Tuesday, July 29, 2014

25 Things to See & Do in Kolkata

Simultaneously noble and squalid, cultured and desperate, Kolkata is a daily festival of human existence. And it’s all played out before your very eyes on teeming streets where not an inch of space is wasted. By its old spelling, Calcutta, India’s second-biggest city is locally regarded as the intellectual and cultural capital of the nation.

If you're visiting Kolkata, the capital of Bengal and the erstwhile capital of British India, these are some places I would recommend you must visit. My selection - from the Lonely Planet Guide to Kolkata.

1. Victoria Memorial
The incredible Victoria Memorial is a vast, beautifully proportioned festival of white marble: think US Capitol meets Taj Mahal. Had it been built for a beautiful Indian princess rather than a dead colonial queen, this would surely be considered one of India’s greatest buildings.

Set very attractively amid palms and manicured lawns, this large religious centre is the headquarters of the Ramakrishna Mission, inspired by 19th-century Indian sage Ramakrishna Paramahamsa, who preached the unity of all religions.

The heart of this vibrant riverside complex is a cream-and-red 1847 Kali Temple shaped like an Indian Sacré-Coeur. The site is where Ramakrishna started his remarkable spiritual journey, and his small room in the outer northwest corner of the temple precinct is now a place of special meditative reverence.

Kolkata’s old-fashioned main museum fills a colonnaded palace ranged around a central lawn. Extensive exhibits include fabulous 1000-year-old Hindu sculptures, lumpy minerals, a dangling whale skeleton and an ancient Egyptian mummy.

Within Rabindra Bharati University, the comfortable 1784 family mansion of Rabindranath Tagore has become a shrine-like museum to India’s greatest modern poet. Even if his personal effects don’t inspire you, some of the well-chosen quotations might spark an interest in Tagore’s deeply universalist philosophy.

If it weren’t such an awkward trek by public transport, Kolkata’s lovely 109-hectare Botanical Gardens would make a great place to escape from the city’s sounds and smells. Founded in 1786, the gardens played an important role in cultivating tea long before the drink became a household commodity.
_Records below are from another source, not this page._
[config.mk]
export PLATFORM = sky130hd
export DESIGN_NAME = i3c_target_top
export DESIGN_NICKNAME = d
export VERILOG_FILES = /design/src/verilog/i3c_bus_pkg.sv /design/src/verilog/i3c_target_pkg.sv /design/src/verilog/bus_monitor.sv /design/src/verilog/bus_rx_flow.sv /design/src/verilog/i3c_target_top.sv /design/src/verilog/target_fsm.sv /design/src/verilog/target_regs.sv
export VERILOG_INCLUDE_DIRS = /design/src /design/src/verilog
export SDC_FILE = /design/constraint.sdc
export NUM_CORES = 1
export LEC_CHECK = 0
export ABC_AREA = 0
export ABC_CLOCK_PERIOD_IN_PS = 2370
export BUFFER_PORTS_ARGS = -buffer_cell sky130_fd_sc_hd__buf_2
export CAP_MARGIN = 20
export CORE_MARGIN = 2
export CORE_UTILIZATION = 35
export DETAILED_ROUTE_END_ITERATION = 6
export PLACE_DENSITY = 0.6
export RECOVER_POWER = 100
export SYNTH_ARGS = -nofsm -noshare
export SYNTH_HDL_FRONTEND = slang
export SYNTH_SLANG_ARGS = --single-unit
export TNS_END_PERCENT = 100
[constraint.sdc]
create_clock -name clk_i -period 2.37 [get_ports clk_i]
set_clock_uncertainty 0.15 [all_clocks]
set_input_delay 0.3555 -clock clk_i [delete_from_list [all_inputs] [get_ports clk_i]]
set_output_delay 0.3555 -clock clk_i [all_outputs]
set_load 0.1 [all_outputs]
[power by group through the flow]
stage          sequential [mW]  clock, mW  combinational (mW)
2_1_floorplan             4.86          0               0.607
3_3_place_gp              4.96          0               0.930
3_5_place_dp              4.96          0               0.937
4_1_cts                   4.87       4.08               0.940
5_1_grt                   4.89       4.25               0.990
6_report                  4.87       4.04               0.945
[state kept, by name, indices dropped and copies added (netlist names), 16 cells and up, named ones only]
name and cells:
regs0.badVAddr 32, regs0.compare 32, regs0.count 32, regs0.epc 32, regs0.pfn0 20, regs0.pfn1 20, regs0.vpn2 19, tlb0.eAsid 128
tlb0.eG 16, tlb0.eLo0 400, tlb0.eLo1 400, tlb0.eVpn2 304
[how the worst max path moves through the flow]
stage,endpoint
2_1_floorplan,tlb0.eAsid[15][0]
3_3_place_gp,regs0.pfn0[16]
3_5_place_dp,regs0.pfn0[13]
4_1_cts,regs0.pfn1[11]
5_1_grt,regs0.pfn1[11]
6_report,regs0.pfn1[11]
[src/verilog/mem_pkg.sv]
// Memory endpoint shared definitions
// Address, line and counter widths plus the read/write arbitration enum

package mem_pkg;

	// Byte address as seen on the request ports
	typedef logic [31:0] addr_t;

	// One full memory line, the data width of every port
	typedef logic [63:0] line_t;

	localparam int unsigned LineBytes      = 8;
	localparam int unsigned LineOffsetBits = $clog2(LineBytes);

	// Occupancy and credit counts, enough for depth 8 plus one
	typedef logic [3:0] count_t;

	// Which request kind won the last arbitration round
	typedef enum logic {
		GRANT_READ,
		GRANT_WRITE
	} grant_e;

endpackage : mem_pkg

[src/verilog/read_return_fifo.sv]
// Read return buffer
// In-order circular buffer between the DRAM model and the read response port

module read_return_fifo #(
	parameter int unsigned RetDepth = 4
) (
	input  logic                clk_i,
	input  logic                rst_i,
	input  logic                push_i,
	input  mem_pkg::line_t      push_data_i,
	output logic                rsp_valid_o,
	output mem_pkg::line_t      rsp_data_o,
	input  logic                rsp_ready_i,
	output mem_pkg::count_t     count_o
);

	localparam int unsigned PtrWidth = (RetDepth > 1) ? $clog2(RetDepth) : 1;

	mem_pkg::line_t      buf_q [RetDepth];
	logic [PtrWidth-1:0] rptr_q;
	logic [PtrWidth-1:0] wptr_q;
	mem_pkg::count_t     count_q;
	logic                pop;

	assign rsp_valid_o = count_q != '0;
	assign rsp_data_o  = buf_q[rptr_q];
	assign pop         = rsp_valid_o & rsp_ready_i;
	assign count_o     = count_q;

	always_ff @(posedge clk_i) begin
		if (push_i) begin
			buf_q[wptr_q] <= push_data_i;
		end
	end

	always_ff @(posedge clk_i) begin
		if (rst_i) begin
			rptr_q  <= '0;
			wptr_q  <= '0;
			count_q <= '0;
		end else begin
			if (push_i) begin
				wptr_q <= (wptr_q == PtrWidth'(RetDepth - 1)) ? '0 : wptr_q + 1'b1;
			end
			if (pop) begin
				rptr_q <= (rptr_q == PtrWidth'(RetDepth - 1)) ? '0 : rptr_q + 1'b1;
			end
			count_q <= count_q + push_i - pop;
		end
	end

	// Credit in the control block must keep the model from overrunning us
	a_no_overflow: assert property (@(posedge clk_i) disable iff (rst_i)
		push_i |-> (count_q < mem_pkg::count_t'(RetDepth)))
		else $error("read data pushed into a full return buffer");

endmodule : read_return_fifo

[config.mk]
export PLATFORM = sky130hd
export DESIGN_NAME = read_return_fifo
export DESIGN_NICKNAME = d
export VERILOG_FILES = /design/src/verilog/mem_pkg.sv /design/src/verilog/read_return_fifo.sv
export SDC_FILE = /design/constraint.sdc
export NUM_CORES = 1
export LEC_CHECK = 0
export ABC_AREA = 0
export BUFFER_PORTS_ARGS = -buffer_cell sky130_fd_sc_hd__buf_2
export CAP_MARGIN = 5
export CORE_UTILIZATION = 57
export CTS_CLUSTER_SIZE = 30
export DETAILED_ROUTE_END_ITERATION = 16
export PLACE_DENSITY = 0.84
export RECOVER_POWER = 100
export REMOVE_ABC_BUFFERS = 1
export SKIP_LAST_GASP = 1
export SYNTH_ARGS = -nofsm -noshare
export SYNTH_HDL_FRONTEND = slang
export SYNTH_SLANG_ARGS = --single-unit
[constraint.sdc]
create_clock -name clk_i -period 2.97 [get_ports clk_i]
set_input_delay 0.594 -clock clk_i [delete_from_list [all_inputs] [get_ports clk_i]]
set_output_delay 0.594 -clock clk_i [all_outputs]
set_load 0.02 [all_outputs]
## src/verilog/mem_pkg.sv

```systemverilog
// Memory endpoint shared definitions
// Address, line and counter widths plus the read/write arbitration enum

package mem_pkg;

	// Byte address as seen on the request ports
	typedef logic [31:0] addr_t;

	// One full memory line, the data width of every port
	typedef logic [63:0] line_t;

	localparam int unsigned LineBytes      = 8;
	localparam int unsigned LineOffsetBits = $clog2(LineBytes);

	// Occupancy and credit counts, enough for depth 8 plus one
	typedef logic [3:0] count_t;

	// Which request kind won the last arbitration round
	typedef enum logic {
		GRANT_READ,
		GRANT_WRITE
	} grant_e;

endpackage : mem_pkg

```

## src/verilog/mem_ctrl.sv

```systemverilog
// Memory endpoint control
// Aligns request addresses to lines, alternates between reads and writes,
// holds back reads without return buffer credit and pushes write acknowledges

module mem_ctrl #(
	parameter int unsigned ReadLatency = 3,
	parameter int unsigned RetDepth    = 4
) (
	input  logic                clk_i,
	input  logic                rst_i,
	input  logic                rd_valid_i,
	input  mem_pkg::addr_t      rd_addr_i,
	output logic                rd_ready_o,
	input  logic                wr_valid_i,
	input  mem_pkg::addr_t      wr_addr_i,
	input  mem_pkg::line_t      wr_data_i,
	output logic                wr_ready_o,
	input  mem_pkg::count_t     ret_count_i,
	input  logic                ack_full_i,
	output logic                cmd_valid_o,
	output logic                cmd_we_o,
	output mem_pkg::addr_t      cmd_addr_o,
	output mem_pkg::line_t      cmd_wdata_o,
	output logic                ack_push_o
);

	localparam mem_pkg::addr_t LineMask = mem_pkg::addr_t'(mem_pkg::LineBytes - 1);

	mem_pkg::addr_t    rd_addr_al;
	mem_pkg::addr_t    wr_addr_al;
	mem_pkg::grant_e   last_grant_q;
	mem_pkg::count_t   inflight_q;
	logic [ReadLatency-1:0] rd_pipe_q;
	logic [4:0]        credit_used;
	logic              rd_credit;
	logic              rd_can;
	logic              wr_can;
	logic              rd_grant;
	logic              wr_grant;

	assign rd_addr_al = rd_addr_i & ~LineMask;
	assign wr_addr_al = wr_addr_i & ~LineMask;

	// Reads in the model plus lines already waiting in the return buffer
	assign credit_used = 5'(inflight_q) + 5'(ret_count_i);
	assign rd_credit   = credit_used < 5'(RetDepth);

	assign rd_can = rd_valid_i & rd_credit;
	assign wr_can = wr_valid_i & ~ack_full_i;

	// Loser of the last round goes first when both can proceed
	assign rd_ready_o = rd_credit & (~wr_can | (last_grant_q == mem_pkg::GRANT_WRITE));
	assign wr_ready_o = ~ack_full_i & (~rd_can | (last_grant_q == mem_pkg::GRANT_READ));

	assign rd_grant = rd_valid_i & rd_ready_o;
	assign wr_grant = wr_valid_i & wr_ready_o;

	assign cmd_valid_o = rd_grant | wr_grant;
	assign cmd_we_o    = wr_grant;
	assign cmd_addr_o  = wr_grant ? wr_addr_al : rd_addr_al;
	assign cmd_wdata_o = wr_data_i;
	assign ack_push_o  = wr_grant;

	always_ff @(posedge clk_i) begin
		if (rst_i) begin
			last_grant_q <= mem_pkg::GRANT_WRITE;
		end else if (rd_grant) begin
			last_grant_q <= mem_pkg::GRANT_READ;
		end else if (wr_grant) begin
			last_grant_q <= mem_pkg::GRANT_WRITE;
		end
	end

	// Mirrors the model read pipeline so a read leaves the count as it is pushed
	always_ff @(posedge clk_i) begin
		if (rst_i) begin
			rd_pipe_q  <= '0;
			inflight_q <= '0;
		end else begin
			rd_pipe_q[0] <= rd_grant;
			for (int i = 1; i < ReadLatency; i++) begin
				rd_pipe_q[i] <= rd_pipe_q[i-1];
			end
			case ({rd_grant, rd_pipe_q[ReadLatency-1]})
				2'b10:   inflight_q <= inflight_q + 1'b1;
				2'b01:   inflight_q <= inflight_q - 1'b1;
				default: inflight_q <= inflight_q;
			endcase
		end
	end

	a_one_winner: assert property (@(posedge clk_i) disable iff (rst_i)
		!(rd_grant && wr_grant))
		else $error("read and write granted in the same cycle");

endmodule : mem_ctrl

```

## config.mk

```make
export PLATFORM = sky130hd
export DESIGN_NAME = mem_ctrl
export DESIGN_NICKNAME = d
export VERILOG_FILES = /design/src/verilog/mem_pkg.sv /design/src/verilog/mem_ctrl.sv
export SDC_FILE = /design/constraint.sdc
export NUM_CORES = 1
export LEC_CHECK = 0
export BUFFER_PORTS_ARGS = -buffer_cell sky130_fd_sc_hd__buf_2
export CAP_MARGIN = 20
export CORE_AREA = 2 2 91 93
export CTS_CLUSTER_SIZE = 20
export DETAILED_ROUTE_END_ITERATION = 16
export DIE_AREA = 0 0 93 95
export HOLD_SLACK_MARGIN = 0.02
export PLACE_DENSITY_LB_ADDON = 0.05
export SLEW_MARGIN = 10
export SYNTH_ARGS = -nofsm -noshare
export SYNTH_HDL_FRONTEND = slang
export SYNTH_SLANG_ARGS = --single-unit
```

## constraint.sdc

```tcl
create_clock -name clk_i -period 7.71 [get_ports clk_i]
set_input_delay 1.1565 -clock clk_i [delete_from_list [all_inputs] [get_ports clk_i]]
set_output_delay 1.1565 -clock clk_i [all_outputs]
set_load 0.05 [all_outputs]
```
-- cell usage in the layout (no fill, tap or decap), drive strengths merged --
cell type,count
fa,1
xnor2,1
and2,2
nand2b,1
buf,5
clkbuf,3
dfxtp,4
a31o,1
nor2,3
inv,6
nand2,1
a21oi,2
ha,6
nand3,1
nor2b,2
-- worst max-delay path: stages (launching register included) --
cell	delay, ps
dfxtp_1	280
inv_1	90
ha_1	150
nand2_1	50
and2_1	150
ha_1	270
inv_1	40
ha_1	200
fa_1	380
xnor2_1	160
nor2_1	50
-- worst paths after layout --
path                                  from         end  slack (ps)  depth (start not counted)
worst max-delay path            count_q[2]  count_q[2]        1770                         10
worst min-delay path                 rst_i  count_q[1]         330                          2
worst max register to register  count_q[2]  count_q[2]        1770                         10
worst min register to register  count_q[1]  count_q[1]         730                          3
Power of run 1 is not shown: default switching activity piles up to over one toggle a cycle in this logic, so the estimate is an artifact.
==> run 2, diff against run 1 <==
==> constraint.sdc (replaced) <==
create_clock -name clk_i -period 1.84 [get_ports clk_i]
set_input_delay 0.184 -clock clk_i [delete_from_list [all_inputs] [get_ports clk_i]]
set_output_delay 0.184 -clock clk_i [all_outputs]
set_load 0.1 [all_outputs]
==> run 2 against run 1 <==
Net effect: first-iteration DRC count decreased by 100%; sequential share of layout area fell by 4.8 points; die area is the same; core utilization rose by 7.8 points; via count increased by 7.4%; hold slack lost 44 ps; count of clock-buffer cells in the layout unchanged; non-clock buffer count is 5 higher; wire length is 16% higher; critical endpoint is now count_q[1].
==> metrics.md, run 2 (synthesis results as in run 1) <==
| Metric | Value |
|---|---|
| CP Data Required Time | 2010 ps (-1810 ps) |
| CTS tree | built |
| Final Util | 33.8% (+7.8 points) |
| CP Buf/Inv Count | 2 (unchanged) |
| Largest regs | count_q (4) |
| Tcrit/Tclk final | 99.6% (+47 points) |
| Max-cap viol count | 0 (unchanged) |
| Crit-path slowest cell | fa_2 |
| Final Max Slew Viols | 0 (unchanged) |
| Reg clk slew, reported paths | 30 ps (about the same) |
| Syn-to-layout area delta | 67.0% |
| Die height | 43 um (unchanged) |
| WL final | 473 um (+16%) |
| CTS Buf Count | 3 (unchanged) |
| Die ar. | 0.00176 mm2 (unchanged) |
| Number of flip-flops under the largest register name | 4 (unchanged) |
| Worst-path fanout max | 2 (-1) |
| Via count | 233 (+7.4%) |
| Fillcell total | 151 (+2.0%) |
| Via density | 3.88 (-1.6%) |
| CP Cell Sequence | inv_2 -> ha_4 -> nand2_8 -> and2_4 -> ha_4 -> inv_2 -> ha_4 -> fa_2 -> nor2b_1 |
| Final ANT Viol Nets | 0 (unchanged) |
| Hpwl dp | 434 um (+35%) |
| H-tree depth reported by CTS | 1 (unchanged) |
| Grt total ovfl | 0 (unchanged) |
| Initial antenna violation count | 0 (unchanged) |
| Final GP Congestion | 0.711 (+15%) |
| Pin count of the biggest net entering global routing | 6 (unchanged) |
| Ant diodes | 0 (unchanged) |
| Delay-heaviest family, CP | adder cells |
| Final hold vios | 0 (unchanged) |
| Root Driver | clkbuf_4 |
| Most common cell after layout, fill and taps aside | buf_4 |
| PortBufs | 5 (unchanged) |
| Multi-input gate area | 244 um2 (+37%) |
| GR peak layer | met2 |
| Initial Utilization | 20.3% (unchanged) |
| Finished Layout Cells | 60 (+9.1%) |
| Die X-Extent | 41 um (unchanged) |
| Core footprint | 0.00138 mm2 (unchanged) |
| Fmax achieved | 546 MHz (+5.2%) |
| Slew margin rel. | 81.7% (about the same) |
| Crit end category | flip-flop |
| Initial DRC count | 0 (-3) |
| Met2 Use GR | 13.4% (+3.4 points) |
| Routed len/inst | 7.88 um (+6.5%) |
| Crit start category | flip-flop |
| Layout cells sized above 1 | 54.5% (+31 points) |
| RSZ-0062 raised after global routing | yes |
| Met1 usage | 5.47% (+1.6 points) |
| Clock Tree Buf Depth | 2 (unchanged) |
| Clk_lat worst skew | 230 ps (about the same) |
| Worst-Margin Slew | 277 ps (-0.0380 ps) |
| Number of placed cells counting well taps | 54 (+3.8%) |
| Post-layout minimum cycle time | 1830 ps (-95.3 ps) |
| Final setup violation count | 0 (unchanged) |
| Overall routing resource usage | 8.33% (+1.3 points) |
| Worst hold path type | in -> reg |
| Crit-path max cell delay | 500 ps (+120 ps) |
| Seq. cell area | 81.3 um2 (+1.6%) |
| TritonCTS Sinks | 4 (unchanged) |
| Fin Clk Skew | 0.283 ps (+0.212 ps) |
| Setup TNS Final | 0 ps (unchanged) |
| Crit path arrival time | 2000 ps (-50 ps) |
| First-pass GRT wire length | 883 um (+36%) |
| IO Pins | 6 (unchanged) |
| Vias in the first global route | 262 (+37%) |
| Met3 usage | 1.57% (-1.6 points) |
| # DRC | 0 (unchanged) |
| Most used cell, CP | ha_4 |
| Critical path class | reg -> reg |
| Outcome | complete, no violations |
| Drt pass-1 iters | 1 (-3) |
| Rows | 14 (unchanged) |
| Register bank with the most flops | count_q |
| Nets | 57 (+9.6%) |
This ancient Kali temple is Kolkata’s holiest spot for Hindus and possibly the source of the city’s name. Today’s version, a 1809 rebuild, has floral- and peacock-motif tiles that look more Victorian than Indian.

Many of the giant god effigies that are immersed in the holy Hooghly during Kolkata’s colourful pujas have been made by the kumar (sculptors) of this enthralling district.

For nearly two centuries the area around Phears Lane was home to a predominantly Christian Chinese community, many of whom fled or were interned during a fit of anti-Chinese fervour during the 1962 war. These days ‘old’ Chinatown is pretty run down and predominantly Muslim – a fascinating place to glimpse Kolkata’s contrasts.

Howrah Bridge is a 705m-long abstraction of steel cantilevers and traffic fumes. Built during WWII, it’s one of the world’s busiest bridges and one of Kokata’s greatest architectural icons. Photography of the bridge is technically prohibited but you might sneak a discreet shot from one of the various ferries that ply the Hooghly River to the vast 1906 Howrah train station.

Kolkata’s 16-hectare zoo first opened in 1875. The spacious lawns and lakeside promenades are very popular with weekend picnickers (hence all the rubbish). Grass is so high in the moated Bengal Tiger enclosure that it’s hard to spot the animals but it’s better than several more confining cages and the aviaries whose thick rusty-black wire-mesh rather obscures viewing.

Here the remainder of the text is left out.